Even the 30–40% framing understates the real cost, because it treats rework as a discrete, containable task — fix the broken piece, move on — when the actual cost is systemic. A design system is a set of shared assumptions: this is how spacing scales, this is how a disabled state looks, this is the one accessible pattern for a dropdown across the whole product. Generated code doesn't inherit those assumptions from the design file. It infers a plausible implementation independently, component by component, which means a codebase accumulating AI-generated components accumulates plausible-but-inconsistent implementations of the same underlying pattern. The coherence cost of this compounding shows up exactly where you'd expect — more components, less shared logic between them, and an engineer who now has to context-switch between "this button was hand-built to system spec" and "this button was generated and needs a pass to match" without any visible marker distinguishing the two.
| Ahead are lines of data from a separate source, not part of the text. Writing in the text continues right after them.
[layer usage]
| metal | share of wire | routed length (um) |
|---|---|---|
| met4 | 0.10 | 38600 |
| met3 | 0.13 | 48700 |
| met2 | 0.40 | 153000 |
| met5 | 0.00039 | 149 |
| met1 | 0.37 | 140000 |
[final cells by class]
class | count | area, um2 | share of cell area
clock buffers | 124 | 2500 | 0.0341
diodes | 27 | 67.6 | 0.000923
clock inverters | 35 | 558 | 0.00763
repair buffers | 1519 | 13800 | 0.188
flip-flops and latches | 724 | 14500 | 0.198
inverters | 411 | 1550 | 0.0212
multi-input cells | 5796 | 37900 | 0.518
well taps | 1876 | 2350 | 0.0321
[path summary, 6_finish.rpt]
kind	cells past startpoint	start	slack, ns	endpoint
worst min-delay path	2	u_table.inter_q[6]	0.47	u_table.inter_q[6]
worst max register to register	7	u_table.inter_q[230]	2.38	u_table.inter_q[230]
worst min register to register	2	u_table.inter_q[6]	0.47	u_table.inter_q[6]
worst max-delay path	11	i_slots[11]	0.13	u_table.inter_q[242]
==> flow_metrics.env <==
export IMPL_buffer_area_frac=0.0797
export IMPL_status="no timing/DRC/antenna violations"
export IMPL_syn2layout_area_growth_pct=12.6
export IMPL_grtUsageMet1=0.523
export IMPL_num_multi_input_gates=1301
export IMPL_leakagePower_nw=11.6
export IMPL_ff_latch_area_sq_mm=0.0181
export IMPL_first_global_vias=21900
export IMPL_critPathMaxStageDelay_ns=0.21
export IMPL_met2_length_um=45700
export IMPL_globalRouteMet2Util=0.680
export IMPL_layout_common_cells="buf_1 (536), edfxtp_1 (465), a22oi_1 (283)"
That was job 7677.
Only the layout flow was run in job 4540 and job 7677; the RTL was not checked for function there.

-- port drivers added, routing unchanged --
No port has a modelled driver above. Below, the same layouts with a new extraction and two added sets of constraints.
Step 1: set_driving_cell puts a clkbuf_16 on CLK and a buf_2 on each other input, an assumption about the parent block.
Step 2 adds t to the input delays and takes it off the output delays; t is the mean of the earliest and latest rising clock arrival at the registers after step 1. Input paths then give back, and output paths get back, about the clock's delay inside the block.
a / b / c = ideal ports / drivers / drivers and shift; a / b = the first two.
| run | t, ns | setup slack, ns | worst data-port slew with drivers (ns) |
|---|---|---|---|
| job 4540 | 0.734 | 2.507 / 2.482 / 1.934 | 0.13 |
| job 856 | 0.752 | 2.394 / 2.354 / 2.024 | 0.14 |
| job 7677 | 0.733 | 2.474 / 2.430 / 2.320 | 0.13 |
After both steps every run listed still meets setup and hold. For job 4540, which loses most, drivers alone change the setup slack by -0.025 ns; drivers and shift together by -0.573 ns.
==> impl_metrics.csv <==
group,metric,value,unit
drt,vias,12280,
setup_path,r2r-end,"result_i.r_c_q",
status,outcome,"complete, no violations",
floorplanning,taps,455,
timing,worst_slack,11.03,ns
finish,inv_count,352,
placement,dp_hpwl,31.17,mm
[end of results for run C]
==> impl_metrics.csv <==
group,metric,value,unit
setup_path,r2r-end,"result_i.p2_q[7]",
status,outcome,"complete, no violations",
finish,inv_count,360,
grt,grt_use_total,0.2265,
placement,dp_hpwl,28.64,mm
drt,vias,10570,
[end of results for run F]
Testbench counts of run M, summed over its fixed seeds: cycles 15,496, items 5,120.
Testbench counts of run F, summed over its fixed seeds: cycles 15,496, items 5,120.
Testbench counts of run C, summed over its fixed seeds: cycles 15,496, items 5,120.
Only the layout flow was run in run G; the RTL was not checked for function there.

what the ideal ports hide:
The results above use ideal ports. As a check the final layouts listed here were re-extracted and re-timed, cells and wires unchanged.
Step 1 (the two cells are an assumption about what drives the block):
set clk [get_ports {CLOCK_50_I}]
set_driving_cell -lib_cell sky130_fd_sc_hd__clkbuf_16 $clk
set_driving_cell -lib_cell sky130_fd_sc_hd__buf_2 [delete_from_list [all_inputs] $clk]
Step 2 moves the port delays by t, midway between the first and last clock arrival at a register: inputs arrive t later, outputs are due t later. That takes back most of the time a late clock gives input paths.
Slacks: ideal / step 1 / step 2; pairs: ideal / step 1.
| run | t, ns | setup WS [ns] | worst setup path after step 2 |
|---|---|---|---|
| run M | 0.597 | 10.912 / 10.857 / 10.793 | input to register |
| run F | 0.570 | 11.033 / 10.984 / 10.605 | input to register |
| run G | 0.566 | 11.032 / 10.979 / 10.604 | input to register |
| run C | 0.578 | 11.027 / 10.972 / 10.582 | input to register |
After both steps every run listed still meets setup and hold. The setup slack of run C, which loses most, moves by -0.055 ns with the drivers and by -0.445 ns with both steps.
Background: an optimization exercise with open tools, aiming at a short achievable clock period and few clock cycles per item. Do not read the settings as production practice.
For this run, only the layout was checked, not whether the RTL still works.
No activity file was given, so power comes from the tool's default toggle rates.

<file path="design/flow/config.mk">
export PLATFORM = sky130hd
export DESIGN_NAME = tcp_engine
export DESIGN_NICKNAME = tcp_engine
export VERILOG_FILES = /design/flow/design.v
export SDC_FILE = /design/flow/constraint.sdc
export NUM_CORES = 4
export LEC_CHECK = 0
export CAP_MARGIN = 20
export CORE_MARGIN = 2
export CORE_UTILIZATION = 40
export SLEW_MARGIN = 20
</file>
<file path="design/flow/constraint.sdc">
create_clock -name core_clock -period 8.5 [get_ports {clk}]
set_input_delay 1.7000 -clock core_clock [delete_from_list [all_inputs] [get_ports {clk}]]
set_output_delay 1.7000 -clock core_clock [all_outputs]
set_load 0.01 [all_outputs]
</file>
This design comes from an exercise in tuning for small area, a short achievable clock period and few clock cycles per item on the open sky130 flow, not from production work.
Where RTL was checked, it was by simulation tests only, not by an equivalence proof against the original.
No activity file was given, so power comes from the tool's default toggle rates.

// dequant_quant_top
module dequant_quant_top (
    input  logic        clk,
    input  logic        rst_n,
    input  logic        activate,
    input  logic [24:0] up_cfg,
    input  logic [24:0] down_cfg,
    input  logic        rcv_valid,
    input  logic [32:0] rcv_beat,
    output logic        rcv_ready,
    output logic        deq_valid,
    output logic [15:0] deq_data,
    input  logic        deq_ready,
    input  logic        q_valid,
    input  logic [15:0] q_data,
    output logic        q_ready,
    output logic        trm_valid,
    output logic [32:0] trm_beat,
    input  logic        trm_ready
);
For scale: roughly 990 cells after synthesis, roughly 11000 µm² of cells after synthesis.
==> module bit_extractor, before the edit <==
module bit_extractor (
    input  logic        clk,
    input  logic        run,
    input  logic        activate,
    input  logic [3:0]  bw,          
    input  logic [15:0] num_in,      
    input  logic        in_valid,
    input  logic [31:0] in_data,
    output logic        in_ready,
    output logic        out_valid,
    output logic [7:0]  out_value,
    input  logic        out_ready
);
    logic [31:0] w;
    logic [9:0]  l;
    logic [5:0]  p;
    logic [15:0] rem;        
    logic        f1;         
    logic        f2;         
    logic        rem_nz;
    logic        rem_gt1;
    logic        rem_gt2;
    logic        pop;
    logic        load;
    logic [5:0]  p_pop;      
    logic [5:0]  p_sel;
    logic [5:0]  t2;         
    logic        f2_pop;     
    logic        need_pop;
    logic        need_stay;
    logic [7:0]  mask;
    logic [41:0] win;
    logic [38:0] s32;
    logic [22:0] s16;
    logic [14:0] s8;
    logic [10:0] s4;
    logic [8:0]  s2;
    logic [7:0]  s1;
    assign rem_nz  = (rem != 16'd0);
    assign rem_gt1 = (rem[15:1] != 15'd0);
    assign rem_gt2 = rem_gt1 && (rem != 16'd2);
    assign pop  = rem_nz && !f1 && (!out_valid || out_ready);
    assign load = in_valid && in_ready;
    assign p_pop  = p + {2'd0, bw};
    assign t2     = 6'd42 - {1'b0, bw, 1'b0};
    assign f2_pop = (p_pop > t2);
    assign need_pop  = rem_gt2 ? (f2_pop && p_pop[5]) : (rem_gt1 && f2);
    assign need_stay = rem_gt1 ? (f1 || (f2 && p[5])) : (rem_nz && f1);
    assign p_sel = pop ? p_pop : p;
    always_comb begin
        for (int i = 0; i < 8; i++) mask[i] = (i < bw);
    end
    assign win = {w, l};
    always_comb begin
        for (int i = 0; i < 39; i++) s32[i] = (p[5] && i < 10) ? win[i+32] : win[i];
        for (int i = 0; i < 23; i++) s16[i] = p[4] ? s32[i+16] : s32[i];
        for (int i = 0; i < 15; i++) s8[i]  = p[3] ? s16[i+8]  : s16[i];
        for (int i = 0; i < 11; i++) s4[i]  = p[2] ? s8[i+4]   : s8[i];
        for (int i = 0; i < 9; i++)  s2[i]  = p[1] ? s4[i+2]   : s4[i];
        for (int i = 0; i < 8; i++)  s1[i]  = p[0] ? s2[i+1]   : s2[i];
    end
    always_ff @(posedge clk) begin
        if (!run) begin
            p         <= 6'd42;
            rem       <= num_in;
            f1        <= 1'b1;
            f2        <= 1'b1;
            out_valid <= 1'b0;
            in_ready  <= activate && (num_in != 16'd0);
        end else begin
            p         <= {p_sel[5] && !load, p_sel[4:0]};
            f1        <= !load && (pop ? f2 : f1);
            f2        <= !load && (pop ? f2_pop : f2);
            in_ready  <= activate && !load && (pop ? need_pop : need_stay);
            if (pop) begin
                rem <= rem - 16'd1;
            end
            if (!out_valid || out_ready) begin
                out_valid <= pop;
            end
        end
        if (load) begin
            w <= in_data;
            l <= w[31:22];
        end
        if (pop) begin
            out_value <= s1 & mask;
        end
    end
endmodule
Settings: LEC_CHECK=0, CAP_MARGIN=20, CORE_MARGIN=2, CORE_UTILIZATION=60, SLEW_MARGIN=20; clock period 9.0 ns.
standard.sh (not shown) runs the stock make flow with config.mk's settings and CLKGATE_MAP_FILE= SYNTH_SCRIPT=/design/flow/synth_recipe.tcl, a recipe that flattens the netlist after the stock synthesis.
==> flow/flow/run.sh <==
#!/bin/bash
# The standard layout, with buf_1 port buffers, a tighter repair target and
# a clock tree without dummy loads.
export BUFFER_PORTS_ARGS="-buffer_cell sky130_fd_sc_hd__buf_1"
export SETUP_SLACK_MARGIN=6.2
export CTS_ARGS="-sink_clustering_enable -repair_clock_nets -dont_use_dummy_load -buf_list {sky130_fd_sc_hd__clkbuf_4 sky130_fd_sc_hd__clkbuf_8} -sink_clustering_size 20 -sink_clustering_max_diameter 60"
bash standard.sh > standard.log 2>&1
Testbench counts at the start, summed over its fixed seeds: cycles 67,917, items 74,830.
That context-switching tax doesn't appear on any vendor's ROI slide because it's a second-order cost — it shows up three sprints later as "why does this section feel slightly off from the rest of the product," not as a line item anyone can point back to the generation tool. But it's real, and it's the actual explanation for something teams keep reporting anecdotally: the tools save time on the first pass and cost time on every pass after, in a ratio nobody's bothering to calculate because the first number is so much easier to screenshot.

What an honest rework metric would actually measure

If you're evaluating one of these tools, the question worth asking your vendor rep isn't "how much time does this save." It's "what percentage of generated output ships unmodified, and how do you know." Push for a number, not a testimonial. If the answer is a case study instead of a metric, that's itself the answer — it means nobody on the vendor side is tracking the thing that would tell you whether the tool is actually net-positive for your team, or just faster at producing the first 60% of a component while quietly transferring the remaining 40% onto an engineer who now has to reverse-engineer intent from output that looks finished but isn't.

The tools aren't worthless. Generation genuinely accelerates first-draft output, and first drafts have real value. But "accelerates first drafts" and "saves 75 days of engineering time" are different claims, and only one of them survives an honest accounting of what happens after the demo ends.